Collection entries:
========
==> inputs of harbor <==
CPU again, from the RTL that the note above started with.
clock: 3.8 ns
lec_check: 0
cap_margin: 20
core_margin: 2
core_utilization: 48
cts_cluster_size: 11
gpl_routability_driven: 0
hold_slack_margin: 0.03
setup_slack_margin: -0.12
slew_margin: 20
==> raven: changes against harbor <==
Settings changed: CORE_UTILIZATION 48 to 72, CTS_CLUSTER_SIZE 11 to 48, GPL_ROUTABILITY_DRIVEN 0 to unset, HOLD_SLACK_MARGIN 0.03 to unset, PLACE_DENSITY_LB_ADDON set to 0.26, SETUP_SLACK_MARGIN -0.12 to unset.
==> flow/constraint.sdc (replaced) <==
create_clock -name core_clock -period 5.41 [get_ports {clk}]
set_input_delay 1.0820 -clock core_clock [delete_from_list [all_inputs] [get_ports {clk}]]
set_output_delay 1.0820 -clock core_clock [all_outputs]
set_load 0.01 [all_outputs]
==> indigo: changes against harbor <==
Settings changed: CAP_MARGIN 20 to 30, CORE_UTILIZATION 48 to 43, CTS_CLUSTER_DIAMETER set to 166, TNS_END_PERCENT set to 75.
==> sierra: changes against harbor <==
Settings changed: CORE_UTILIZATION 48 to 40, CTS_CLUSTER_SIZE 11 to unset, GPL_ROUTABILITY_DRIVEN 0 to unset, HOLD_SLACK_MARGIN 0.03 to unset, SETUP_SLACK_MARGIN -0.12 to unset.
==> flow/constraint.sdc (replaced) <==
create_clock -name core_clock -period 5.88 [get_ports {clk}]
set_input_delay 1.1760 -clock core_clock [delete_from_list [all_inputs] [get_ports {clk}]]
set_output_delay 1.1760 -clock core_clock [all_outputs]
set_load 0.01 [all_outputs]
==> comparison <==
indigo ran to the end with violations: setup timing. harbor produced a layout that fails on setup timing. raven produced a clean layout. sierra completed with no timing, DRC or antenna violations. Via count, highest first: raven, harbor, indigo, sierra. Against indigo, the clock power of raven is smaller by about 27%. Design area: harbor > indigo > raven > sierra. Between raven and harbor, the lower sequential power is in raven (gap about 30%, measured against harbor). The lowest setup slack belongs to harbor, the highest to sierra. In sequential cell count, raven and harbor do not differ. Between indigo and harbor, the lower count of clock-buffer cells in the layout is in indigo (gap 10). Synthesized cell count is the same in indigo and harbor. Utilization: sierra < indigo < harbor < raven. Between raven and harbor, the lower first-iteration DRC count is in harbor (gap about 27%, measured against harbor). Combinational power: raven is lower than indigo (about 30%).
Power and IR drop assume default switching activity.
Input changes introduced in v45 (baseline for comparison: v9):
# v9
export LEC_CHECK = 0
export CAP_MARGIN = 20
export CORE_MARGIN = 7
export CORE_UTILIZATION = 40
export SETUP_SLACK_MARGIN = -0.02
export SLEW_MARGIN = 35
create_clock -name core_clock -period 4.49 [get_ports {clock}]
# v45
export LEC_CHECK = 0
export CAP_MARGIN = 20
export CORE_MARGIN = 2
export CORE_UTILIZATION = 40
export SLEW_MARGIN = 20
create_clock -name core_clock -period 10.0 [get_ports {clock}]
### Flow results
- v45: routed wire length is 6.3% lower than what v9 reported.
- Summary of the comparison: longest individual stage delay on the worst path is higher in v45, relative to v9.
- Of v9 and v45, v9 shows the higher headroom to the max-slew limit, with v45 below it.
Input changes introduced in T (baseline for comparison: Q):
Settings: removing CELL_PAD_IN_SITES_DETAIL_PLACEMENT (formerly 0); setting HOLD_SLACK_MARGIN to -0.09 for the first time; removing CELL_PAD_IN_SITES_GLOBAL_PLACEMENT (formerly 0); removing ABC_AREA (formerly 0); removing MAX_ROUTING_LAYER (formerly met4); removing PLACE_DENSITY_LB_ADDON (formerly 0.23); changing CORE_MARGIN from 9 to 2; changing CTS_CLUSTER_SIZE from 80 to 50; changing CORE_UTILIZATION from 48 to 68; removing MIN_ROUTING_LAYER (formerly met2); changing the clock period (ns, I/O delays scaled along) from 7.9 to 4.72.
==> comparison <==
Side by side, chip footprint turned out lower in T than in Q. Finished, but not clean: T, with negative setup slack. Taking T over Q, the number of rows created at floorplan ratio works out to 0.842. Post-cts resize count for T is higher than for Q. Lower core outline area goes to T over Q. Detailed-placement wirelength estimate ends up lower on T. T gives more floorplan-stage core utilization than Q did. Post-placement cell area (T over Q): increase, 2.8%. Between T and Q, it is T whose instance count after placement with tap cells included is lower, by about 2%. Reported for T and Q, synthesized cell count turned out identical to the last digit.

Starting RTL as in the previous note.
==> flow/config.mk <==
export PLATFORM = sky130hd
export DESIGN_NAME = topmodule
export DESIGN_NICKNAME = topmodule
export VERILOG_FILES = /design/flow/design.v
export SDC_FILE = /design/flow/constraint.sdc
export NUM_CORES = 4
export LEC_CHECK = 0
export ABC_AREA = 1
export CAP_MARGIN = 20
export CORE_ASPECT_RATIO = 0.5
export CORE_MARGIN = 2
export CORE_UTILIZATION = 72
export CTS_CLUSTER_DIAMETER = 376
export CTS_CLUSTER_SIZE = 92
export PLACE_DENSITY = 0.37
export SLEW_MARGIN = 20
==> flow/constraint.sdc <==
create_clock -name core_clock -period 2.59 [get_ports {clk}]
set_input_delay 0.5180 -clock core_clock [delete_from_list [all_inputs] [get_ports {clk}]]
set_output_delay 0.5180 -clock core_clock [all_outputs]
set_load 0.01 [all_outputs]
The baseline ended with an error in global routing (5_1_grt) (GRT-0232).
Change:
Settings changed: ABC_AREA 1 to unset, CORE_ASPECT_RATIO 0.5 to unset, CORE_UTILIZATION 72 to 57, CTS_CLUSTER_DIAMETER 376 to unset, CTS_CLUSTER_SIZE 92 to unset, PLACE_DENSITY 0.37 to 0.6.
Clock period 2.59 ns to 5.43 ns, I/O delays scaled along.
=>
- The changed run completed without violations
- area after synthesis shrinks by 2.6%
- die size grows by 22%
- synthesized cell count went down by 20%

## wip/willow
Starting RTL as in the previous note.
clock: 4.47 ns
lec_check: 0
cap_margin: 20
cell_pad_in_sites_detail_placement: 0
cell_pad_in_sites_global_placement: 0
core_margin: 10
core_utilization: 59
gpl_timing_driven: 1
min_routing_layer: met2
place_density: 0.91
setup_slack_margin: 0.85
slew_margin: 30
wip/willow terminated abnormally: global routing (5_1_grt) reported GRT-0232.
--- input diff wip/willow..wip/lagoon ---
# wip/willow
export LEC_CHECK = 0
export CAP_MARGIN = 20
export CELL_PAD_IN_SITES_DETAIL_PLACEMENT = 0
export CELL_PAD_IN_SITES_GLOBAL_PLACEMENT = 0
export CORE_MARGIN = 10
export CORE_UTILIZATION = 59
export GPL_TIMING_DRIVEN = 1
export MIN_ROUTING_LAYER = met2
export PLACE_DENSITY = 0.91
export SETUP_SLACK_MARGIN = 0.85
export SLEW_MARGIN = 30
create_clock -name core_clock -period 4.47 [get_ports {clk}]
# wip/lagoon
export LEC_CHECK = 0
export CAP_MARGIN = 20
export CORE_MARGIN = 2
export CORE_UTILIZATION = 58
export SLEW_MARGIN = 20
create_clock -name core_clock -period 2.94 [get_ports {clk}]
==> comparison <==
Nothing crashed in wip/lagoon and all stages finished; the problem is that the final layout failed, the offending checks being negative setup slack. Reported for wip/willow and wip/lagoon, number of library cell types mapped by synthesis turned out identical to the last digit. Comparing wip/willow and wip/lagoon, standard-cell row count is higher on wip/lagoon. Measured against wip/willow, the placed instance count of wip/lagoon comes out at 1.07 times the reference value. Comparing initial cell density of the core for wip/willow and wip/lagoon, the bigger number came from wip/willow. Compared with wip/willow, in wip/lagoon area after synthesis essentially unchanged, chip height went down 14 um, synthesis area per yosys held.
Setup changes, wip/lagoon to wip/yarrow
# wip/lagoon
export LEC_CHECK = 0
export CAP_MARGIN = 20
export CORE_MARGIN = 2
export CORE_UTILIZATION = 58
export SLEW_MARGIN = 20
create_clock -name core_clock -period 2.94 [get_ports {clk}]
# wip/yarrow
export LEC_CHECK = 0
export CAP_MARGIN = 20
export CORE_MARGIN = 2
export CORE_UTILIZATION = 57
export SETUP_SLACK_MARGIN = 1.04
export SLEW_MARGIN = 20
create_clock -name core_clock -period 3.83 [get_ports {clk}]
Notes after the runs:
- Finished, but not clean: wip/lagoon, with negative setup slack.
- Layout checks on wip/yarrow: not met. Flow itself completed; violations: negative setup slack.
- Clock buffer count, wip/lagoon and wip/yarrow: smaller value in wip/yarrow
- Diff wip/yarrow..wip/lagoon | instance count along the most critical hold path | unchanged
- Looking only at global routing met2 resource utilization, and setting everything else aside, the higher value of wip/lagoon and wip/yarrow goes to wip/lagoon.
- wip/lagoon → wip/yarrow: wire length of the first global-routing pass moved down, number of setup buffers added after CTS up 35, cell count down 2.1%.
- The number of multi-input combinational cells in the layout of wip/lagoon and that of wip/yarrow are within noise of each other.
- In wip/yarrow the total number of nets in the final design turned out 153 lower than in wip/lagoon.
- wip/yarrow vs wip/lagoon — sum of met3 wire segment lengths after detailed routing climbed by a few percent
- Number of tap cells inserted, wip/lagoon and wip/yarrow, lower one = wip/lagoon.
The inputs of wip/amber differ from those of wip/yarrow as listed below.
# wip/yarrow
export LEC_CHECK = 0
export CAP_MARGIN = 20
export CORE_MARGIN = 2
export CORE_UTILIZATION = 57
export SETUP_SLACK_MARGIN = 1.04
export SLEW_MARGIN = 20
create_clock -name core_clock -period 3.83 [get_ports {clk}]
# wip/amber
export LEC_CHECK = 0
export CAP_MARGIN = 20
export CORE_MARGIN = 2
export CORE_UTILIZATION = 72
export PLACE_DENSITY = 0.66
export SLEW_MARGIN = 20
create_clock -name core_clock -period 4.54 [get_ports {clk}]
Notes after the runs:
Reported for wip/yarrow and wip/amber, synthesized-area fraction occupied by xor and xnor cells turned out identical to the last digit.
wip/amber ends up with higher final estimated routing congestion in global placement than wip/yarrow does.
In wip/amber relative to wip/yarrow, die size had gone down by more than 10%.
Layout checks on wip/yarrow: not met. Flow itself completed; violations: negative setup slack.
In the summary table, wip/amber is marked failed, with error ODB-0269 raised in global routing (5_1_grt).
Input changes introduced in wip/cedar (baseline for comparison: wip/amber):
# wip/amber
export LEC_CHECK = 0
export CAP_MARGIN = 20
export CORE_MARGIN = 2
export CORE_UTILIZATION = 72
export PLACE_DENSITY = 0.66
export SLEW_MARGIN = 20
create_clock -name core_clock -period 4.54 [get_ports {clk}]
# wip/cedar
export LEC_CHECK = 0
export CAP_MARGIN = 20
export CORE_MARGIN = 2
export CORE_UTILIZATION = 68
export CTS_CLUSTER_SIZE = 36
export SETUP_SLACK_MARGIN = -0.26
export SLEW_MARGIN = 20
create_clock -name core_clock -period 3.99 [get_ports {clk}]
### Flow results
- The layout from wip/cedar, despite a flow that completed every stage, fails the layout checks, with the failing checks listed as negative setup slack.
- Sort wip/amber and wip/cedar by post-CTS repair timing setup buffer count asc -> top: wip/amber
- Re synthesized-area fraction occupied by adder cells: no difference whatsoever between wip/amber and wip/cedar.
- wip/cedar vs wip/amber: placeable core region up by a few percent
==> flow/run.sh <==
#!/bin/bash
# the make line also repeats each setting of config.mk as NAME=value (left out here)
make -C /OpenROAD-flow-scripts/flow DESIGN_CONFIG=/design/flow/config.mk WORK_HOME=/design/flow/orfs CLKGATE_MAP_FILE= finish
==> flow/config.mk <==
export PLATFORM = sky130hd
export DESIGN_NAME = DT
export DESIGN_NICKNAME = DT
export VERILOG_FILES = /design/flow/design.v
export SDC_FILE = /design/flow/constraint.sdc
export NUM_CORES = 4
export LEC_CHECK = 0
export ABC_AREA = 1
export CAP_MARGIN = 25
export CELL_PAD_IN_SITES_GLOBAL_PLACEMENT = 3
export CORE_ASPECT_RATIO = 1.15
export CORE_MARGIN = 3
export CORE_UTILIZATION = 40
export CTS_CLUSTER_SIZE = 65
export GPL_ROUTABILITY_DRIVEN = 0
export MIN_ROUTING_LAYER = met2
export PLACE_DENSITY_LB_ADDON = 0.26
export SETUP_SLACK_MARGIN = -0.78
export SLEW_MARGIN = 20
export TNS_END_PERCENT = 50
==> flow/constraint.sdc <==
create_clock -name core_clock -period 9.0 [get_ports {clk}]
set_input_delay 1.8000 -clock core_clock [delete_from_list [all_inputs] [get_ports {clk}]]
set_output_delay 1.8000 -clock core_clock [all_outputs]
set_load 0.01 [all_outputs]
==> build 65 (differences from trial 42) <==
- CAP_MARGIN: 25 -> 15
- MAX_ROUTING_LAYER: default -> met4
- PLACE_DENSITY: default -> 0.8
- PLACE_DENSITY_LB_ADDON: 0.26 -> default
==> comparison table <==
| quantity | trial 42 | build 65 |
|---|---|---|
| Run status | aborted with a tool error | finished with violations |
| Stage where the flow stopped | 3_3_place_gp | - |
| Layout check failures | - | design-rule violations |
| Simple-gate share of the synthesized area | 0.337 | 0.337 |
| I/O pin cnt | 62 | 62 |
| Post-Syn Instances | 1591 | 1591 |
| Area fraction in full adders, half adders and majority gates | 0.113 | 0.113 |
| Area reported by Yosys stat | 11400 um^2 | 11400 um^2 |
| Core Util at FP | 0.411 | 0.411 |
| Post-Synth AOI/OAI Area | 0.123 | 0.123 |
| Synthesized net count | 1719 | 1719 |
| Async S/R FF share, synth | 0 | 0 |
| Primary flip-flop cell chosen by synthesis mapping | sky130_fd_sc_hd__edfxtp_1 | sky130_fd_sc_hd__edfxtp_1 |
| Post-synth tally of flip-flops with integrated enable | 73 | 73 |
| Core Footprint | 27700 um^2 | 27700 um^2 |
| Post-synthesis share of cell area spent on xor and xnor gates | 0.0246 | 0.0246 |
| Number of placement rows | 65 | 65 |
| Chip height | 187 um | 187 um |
== run 1 ==
==> flow/design.v (excerpt) <==
module cpu_top(
    input wire clk,
    input wire rst_n,
    input wire [31:0] rData,
    input wire [31:0] inst,
    output wire [31:0] pc,
    output wire [31:0] display,
    output wire [31:0] addr,
    output wire [31:0] wData,
    output wire wen,
    output wire [31:0] rdata_19
);
clock: 8.5 ns
lec_check: 0
abc_area: 1
cap_margin: 20
core_margin: 2
core_utilization: 40
cts_cluster_diameter: 27
max_routing_layer: met4
slew_margin: 20
run.sh (not shown) runs the stock make flow with config.mk's settings and CLKGATE_MAP_FILE=.
Run 1: full flow OK, the timing, DRC and antenna checks passed
Inputs modified between run 1 and run 2:
- CTS_CLUSTER_DIAMETER: 27 -> unset
- SETUP_SLACK_MARGIN: unset -> -0.55
- MAX_ROUTING_LAYER: met4 -> unset
- CORE_UTILIZATION: 40 -> 52
- the clock period (ns, I/O delays scaled along): 8.5 -> 5.8
Notes after the runs:
Against run 1, run 2 comes in 6 higher on length of the first detailed-routing pass in iterations.
STATUS run=run 2 STAGES=ALL_DONE FINAL_CHECKS=FAILED CAUSE=setup timing
Run 1 | status: complete | timing, DRC, antenna: pass
On synthesized instance count, run 1 and run 2 are basically level.
Run 2 vs. run 1: clock period minus final worst setup slack went down by 0.53 ns.
Relative to run 1, wire length after detailed routing has gone down in run 2.
Per the comparison of run 2 with run 1, chip footprint shows a reduction of 48,000 sq um; worst path required time shows a reduction of 2.76 ns; pin count of the biggest net entering global routing shows a reduction of 0.61%.
Run 2 vs run 1, highest signal layer in the routed design: met5 vs met4
The inputs of run 3 differ from those of run 2 as listed below.
- removing ABC_AREA (formerly 1)
- removing SETUP_SLACK_MARGIN (formerly -0.55)
- changing CORE_UTILIZATION from 52 to 30
- setting PLACE_DENSITY to 0.38 for the first time
- changing the clock period (ns, I/O delays scaled along) from 5.8 to 7.41
==> results <==
- Summary of run 3 over run 2: minimum period implied by the final worst setup slack grew by 0.36 ns; row count picked up an extra 43; inverter count lost 756; total cell area reported by yosys after synthesis went down by about 2.6%; antenna cell count saw an increase.
- The design area of run 3 was inferior to that of run 2.
- Lower number of detailed-route iterations in the first pass goes to run 3 over run 2.
- The sequential power in run 2 is 1.3 times that in run 3.
- No stage failed in run 3, and the final checks on the layout all came back clean.
- Of the two values seen for kind of path behind the tightest hold check, input pin to asynchronous set/reset pin was produced by run 2 and flip-flop to flip-flop by run 3.
- From run 2 to run 3 the numbers moved as follows: critical path required time grew by 1.63 ns; switching part of the total shrank by 0.30 points; share of synthesized cell area in full adder, half adder and majority cells held steady.
The following lists how run 4 was set up differently from run 3:
- swapping 30 for 10 in CORE_UTILIZATION
- swapping 7.41 for 8.51 in the clock period (ns, I/O delays scaled along)
==> results <==
- Count of buffers not belonging to the clock network in the layout sits lower in run 4 than in run 3.
- The cell area of run 4 was inferior to that of run 3.
- Higher wire length goes to run 3 over run 4.
- [run 4 vs run 3] global-route usage: lower in run 4
- Post-synthesis chip area from yosys came out exactly the same in run 4 and run 3.
- Min maximum frequency from static timing analysis across run 4 and run 3: run 4
- On logic depth of the worst path, buffers included, the lower figure sits with run 3, not run 4.
- When the final numbers for run 4 and run 3 were put side by side, the final antenna diode count turned out to be greater in run 3.
- Comparing the two runs side by side, run 4 comes out ahead of run 3 on via count.
- Relative to run 3, the worst setup slack of run 4 is higher by 0.56 ns.
- Compared with run 3, run 4 shows final-layout worst hold slack higher by 0.012 ns.
Modified inputs, run 5 compared to run 4
- swapping 10 for 40 in CORE_UTILIZATION
- putting SETUP_SLACK_MARGIN at 1.12 where nothing was set
- putting ABC_AREA at 1 where nothing was set
- swapping 8.51 for 4.14 in the clock period (ns, I/O delays scaled along)
[summary]
- Every stage of run 5 finished as expected; the final checks, on the other hand, flagged setup timing, which means the layout fails.
- Comparing run 4 and run 5, the higher wire length was measured on run 4.
- Power (run 5 vs. run 4) increases by more than 100%
- Total routing usage reported by global routing for run 5: 37 points up relative to run 4
- Between run 5 and run 4, it is run 5 whose sequential share of layout area is lower, by 3.3 points.
- From run 4 to run 5 the numbers moved as follows: total clock network power grew by 100%, smallest setup slack after layout fell 1.58 ns, die span in x went down, met3 demand-to-capacity share in global routing rose by 9.2 points.
- The number of global-route vias before repair number comes out higher for run 5 vs run 4.
- The run showing the smaller number of tapcells is run 5.
[inputs] run 6 vs run 5
- SETUP_SLACK_MARGIN: 1.12 -> unset
- CORE_UTILIZATION: 40 -> 66
- PLACE_DENSITY: 0.38 -> unset
- ABC_AREA: 1 -> unset
- the clock period (ns, I/O delays scaled along): 4.14 -> 5.89
## What came out
Relative to run 5, run 6 improves placement-stage worst setup slack.
Synthesized cell count in run 6 is about 30% lower than in run 5
Tool error GRT-0116 stopped run 6 during global routing; no final results.
Looking at number of cells in the design after placement, run 6 sits about 37% lower than run 5 does.

## run A
cpu_top again, from the RTL that the note above started with.
clock: 7.18 ns
lec_check: 0
abc_area: 0
cap_margin: 20
core_margin: 2
core_utilization: 67
gpl_timing_driven: 0
max_routing_layer: met5
min_routing_layer: met2
place_density: 0.72
setup_slack_margin: -0.07
slew_margin: 20
Run A: aborted in 5_1_grt (tool error)
The inputs of run B differ from those of run A as listed below.
Settings: ABC_AREA: 0 -> 1; CORE_UTILIZATION: 67 -> 52; PLACE_DENSITY: 0.72 -> 0.38; MIN_ROUTING_LAYER: met2 -> unset; GPL_TIMING_DRIVEN: 0 -> unset; MAX_ROUTING_LAYER: met5 -> unset; SETUP_SLACK_MARGIN: -0.07 -> unset; CTS_CLUSTER_SIZE: unset -> 96; the clock period (ns, I/O delays scaled along): 7.18 -> 4.54.
==> comparison <==
The lower number of nets at floorplan came out of run A.
XOR/XNOR share of the synthesized area in run B vs run A: down 0.46 points
The higher die height of run B and run A is in run B.
Complete run, failing final checks: run B, reason setup timing.
Of run B and run A, the lower mean area per synthesized cell belongs to run B.
Changes observed in run B relative to run A: synthesis area per yosys went up about 2.7%, synthesized-area fraction occupied by and/or/nand/nor cells grew by 16 points, number of distinct library cell variants in the gate-level netlist after synthesis moved down, detailed-placement wirelength estimate grew by about 10%, synthesized cell count grew by 3254.
## Diff of input files: run C against run B
Settings: ABC_AREA no longer set, was 1; SETUP_SLACK_MARGIN now 1.04, previously not set; CORE_UTILIZATION now 58, was 52; CTS_CLUSTER_SIZE no longer set, was 96; the clock period (ns, I/O delays scaled along) now 5.81, was 4.54.
### Flow results
When the final numbers for run B and run C were put side by side, the instance count of the mapped netlist turned out to be greater in run B.
Comparing run B and run C, floorplan die height is higher on run B.
Comparing the two runs side by side, run C comes out ahead of run B on floorplan die area.
Run C vs run B — xor-xnor portion of the synthesized cell area rose 0.46 points.
Core box area: run C better than run B
Of the runs run B and run C, none of them finished clean.
Run C did not finish: a tool error stopped it during 5_1_grt.
Completing all stages was not enough for run B: its layout failed the final checks because of setup timing.
From run B to run C the numbers moved as follows: per-instance average area after synthesis moved up, synthesized area moved down, chip area from the yosys synthesis statistics moved down, post-placement cell area moved down, floorplan-stage core utilization moved up.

What this task involves:
From the entries, copy every line in which the word "introduced" occurs.

Answer:
Input changes introduced in v45 (baseline for comparison: v9):
Input changes introduced in T (baseline for comparison: Q):
Input changes introduced in wip/cedar (baseline for comparison: wip/amber):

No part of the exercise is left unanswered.